With the imprisonment of Bernie Madoff and the recovery of the stock markets it seems like that the public eye on Madoffs Ponzi scheme is going down as well. Nevertheless, for (hopefully) a long time his name will stand for a so far unprecedented fraud and therefore investors should take their lessons and understand what really happened.
For those who are interested to dig deeper I recommend the reading of the “Madoff Chronicles”, a series of rather long features (you better print them) on his rise and fall, published in Vanity Fair. It is well researched and offers profound insights on his “system” and family-business, the role of funds and banks feeding him with billions and the greed and naivety of investors. Since the articles are not written for the “Economist” they include a fair share of amusing side notes, making it fun to read (at least as long as you have not been a client).

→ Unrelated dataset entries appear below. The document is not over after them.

## src/rtl/data_mem_ctrl_pkg.sv

```systemverilog
// Shared encodings for the data-memory access controller: access sizes,
// FSM states, bus widths and the alignment rule used by DATA_MEM_ALIGN_CHECK_EN.
package data_mem_ctrl_pkg;

  localparam int MemAddrW = 32;
  localparam int MemDataW = 32;
  localparam int MemWenW  = MemDataW / 8;

  localparam logic [1:0] MemByte = 2'b00;
  localparam logic [1:0] MemHalf = 2'b01;
  localparam logic [1:0] MemWord = 2'b10;

  typedef enum logic [1:0] {
    S_IDLE = 2'b00,
    S_WAIT = 2'b01,
    S_RESP = 2'b10
  } state_e;

  // Reserved size 11 behaves like a word access.
  function automatic logic is_misaligned(input logic [1:0] size, input logic [1:0] addr_lo);
    case (size)
      MemByte: is_misaligned = 1'b0;
      MemHalf: is_misaligned = addr_lo[0];
      default: is_misaligned = (addr_lo != 2'b00);
    endcase
  endfunction

endpackage

```

## src/rtl/data_mem_ctrl_lane.sv

```systemverilog
// mem_lane_align: byte-enable generation, store-data replication and
// load shift/extension for one access. Purely combinational.
module mem_lane_align
  import data_mem_ctrl_pkg::*;
(
  input  logic                is_store,
  input  logic [1:0]          size,
  input  logic                sign,
  input  logic [1:0]          addr_lo,
  input  logic [MemDataW-1:0] wdata,
  input  logic [MemDataW-1:0] rdata,
  output logic [MemWenW-1:0]  wen,
  output logic [MemDataW-1:0] wdata_rep,
  output logic [MemDataW-1:0] rdata_ext
);

  logic [MemDataW-1:0] shifted;

  assign shifted = rdata >> {addr_lo, 3'b000};

  always_comb begin
    wen       = 4'b0000;
    wdata_rep = wdata;
    rdata_ext = shifted;
    case (size)
      MemByte: begin
        wen       = 4'b0001 << addr_lo;
        wdata_rep = {4{wdata[7:0]}};
        rdata_ext = {{24{sign & shifted[7]}}, shifted[7:0]};
      end
      MemHalf: begin
        wen       = addr_lo[1] ? 4'b1100 : 4'b0011;
        wdata_rep = {2{wdata[15:0]}};
        rdata_ext = {{16{sign & shifted[15]}}, shifted[15:0]};
      end
      default: begin
        wen       = 4'b1111;
        rdata_ext = rdata;
      end
    endcase
    if (!is_store) begin
      wen = 4'b0000;
    end
  end

endmodule

```

## src/rtl/data_mem_ctrl.sv

```systemverilog
// Data-memory access controller: IDLE/WAIT/RESP handshake with the data SRAM.
// Define DATA_MEM_ALIGN_CHECK_EN to trap misaligned half/word accesses with addr_err.
module data_mem_ctrl
  import data_mem_ctrl_pkg::*;
#(
  parameter int MAX_WAIT = 16
) (
  input  logic                clk,
  input  logic                rst,
  input  logic                req_valid,
  input  logic                req_we,
  input  logic [1:0]          req_size,
  input  logic                req_sign,
  input  logic [MemAddrW-1:0] req_addr,
  input  logic [MemDataW-1:0] req_wdata,
  output logic                stallreq,
  output logic                resp_valid,
  output logic [MemDataW-1:0] resp_rdata,
  output logic                bus_err,
  output logic                addr_err,
  output logic [MemAddrW-1:0] badvaddr,
  output logic                data_sram_en,
  output logic [MemWenW-1:0]  data_sram_wen,
  output logic [MemAddrW-1:0] data_sram_addr,
  output logic [MemDataW-1:0] data_sram_wdata,
  input  logic [MemDataW-1:0] data_sram_rdata,
  input  logic                data_sram_ready
);

  localparam int CNT_W = (MAX_WAIT > 1) ? $clog2(MAX_WAIT) : 1;
  localparam logic [CNT_W-1:0] CNT_LAST = CNT_W'(MAX_WAIT - 1);

  state_e              state_q, state_d;
  logic                we_q, we_d;
  logic [1:0]          size_q, size_d;
  logic                sign_q, sign_d;
  logic [MemAddrW-1:0] addr_q, addr_d;
  logic [MemDataW-1:0] wdata_q, wdata_d;
  logic [CNT_W-1:0]    cnt_q, cnt_d;
  logic [MemDataW-1:0] rdata_q, rdata_d;
  logic                bus_err_q, bus_err_d;
  logic                addr_err_q, addr_err_d;
  logic [MemAddrW-1:0] badvaddr_q, badvaddr_d;

  logic [MemWenW-1:0]  lane_wen;
  logic [MemDataW-1:0] lane_wdata;
  logic [MemDataW-1:0] lane_rdata;
  logic                in_wait;

  mem_lane_align u_lane (
    .is_store  (we_q),
    .size      (size_q),
    .sign      (sign_q),
    .addr_lo   (addr_q[1:0]),
    .wdata     (wdata_q),
    .rdata     (data_sram_rdata),
    .wen       (lane_wen),
    .wdata_rep (lane_wdata),
    .rdata_ext (lane_rdata)
  );

  always_ff @(posedge clk) begin
    if (rst) begin
      state_q    <= S_IDLE;
      we_q       <= 1'b0;
      size_q     <= 2'b00;
      sign_q     <= 1'b0;
      addr_q     <= '0;
      wdata_q    <= '0;
      cnt_q      <= '0;
      rdata_q    <= '0;
      bus_err_q  <= 1'b0;
      addr_err_q <= 1'b0;
      badvaddr_q <= '0;
    end else begin
      state_q    <= state_d;
      we_q       <= we_d;
      size_q     <= size_d;
      sign_q     <= sign_d;
      addr_q     <= addr_d;
      wdata_q    <= wdata_d;
      cnt_q      <= cnt_d;
      rdata_q    <= rdata_d;
      bus_err_q  <= bus_err_d;
      addr_err_q <= addr_err_d;
      badvaddr_q <= badvaddr_d;
    end
  end

  // Response registers default to 0 so they are only non-zero during RESP.
  always_comb begin
    state_d    = state_q;
    we_d       = we_q;
    size_d     = size_q;
    sign_d     = sign_q;
    addr_d     = addr_q;
    wdata_d    = wdata_q;
    cnt_d      = cnt_q;
    rdata_d    = '0;
    bus_err_d  = 1'b0;
    addr_err_d = 1'b0;
    badvaddr_d = '0;
    stallreq   = 1'b0;
    case (state_q)
      S_IDLE: begin
        if (req_valid) begin
          stallreq = 1'b1;
          we_d     = req_we;
          size_d   = req_size;
          sign_d   = req_sign;
          addr_d   = req_addr;
          wdata_d  = req_wdata;
          cnt_d    = '0;
          state_d  = S_WAIT;
`ifdef DATA_MEM_ALIGN_CHECK_EN
          if (is_misaligned(req_size, req_addr[1:0])) begin
            addr_err_d = 1'b1;
            badvaddr_d = req_addr;
            state_d    = S_RESP;
          end
`endif
        end
      end
      S_WAIT: begin
        stallreq = 1'b1;
        // Ready wins over a counter expiring in the same cycle.
        if (data_sram_ready) begin
          rdata_d = we_q ? '0 : lane_rdata;
          state_d = S_RESP;
        end else if (cnt_q == CNT_LAST) begin
          bus_err_d = 1'b1;
          state_d   = S_RESP;
        end else begin
          cnt_d = cnt_q + CNT_W'(1);
        end
      end
      S_RESP: state_d = S_IDLE;
      default: state_d = S_IDLE;
    endcase
  end

  assign in_wait         = (state_q == S_WAIT);
  assign data_sram_en    = in_wait;
  assign data_sram_wen   = in_wait ? lane_wen : '0;
  assign data_sram_addr  = in_wait ? {addr_q[MemAddrW-1:2], 2'b00} : '0;
  assign data_sram_wdata = in_wait ? lane_wdata : '0;

  assign resp_valid = (state_q == S_RESP);
  assign resp_rdata = rdata_q;
  assign bus_err    = bus_err_q;

`ifdef DATA_MEM_ALIGN_CHECK_EN
  assign addr_err = addr_err_q;
  assign badvaddr = badvaddr_q;
`else
  assign addr_err = 1'b0;
  assign badvaddr = '0;
  logic unused_align;
  assign unused_align = addr_err_q ^ (^badvaddr_q);
`endif

endmodule
```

If you like these articles you might be interested as well to learn more on the role of the biggest feeder fund in the Madoff fraud, the Fairfield Greenwich Group, which alone “entrusted” USD 7 billion of its clients money to Madoff. Finally, if you are sick of Madoff and the Upper East Side Crowd and need some sunshine check “Pirate of the Caribbean”. A feature of Allen Stanford, who managed to rise from a Texan gym owner to running the second biggest Ponzi-scheme ever. During his “big times” it looks like he certainly had a lot more fun than Madoff. Now it seems their “luck” has changed, since Stanford awaits his trial sharing his cell with ten inmates and heated by the strong Texan summer sun.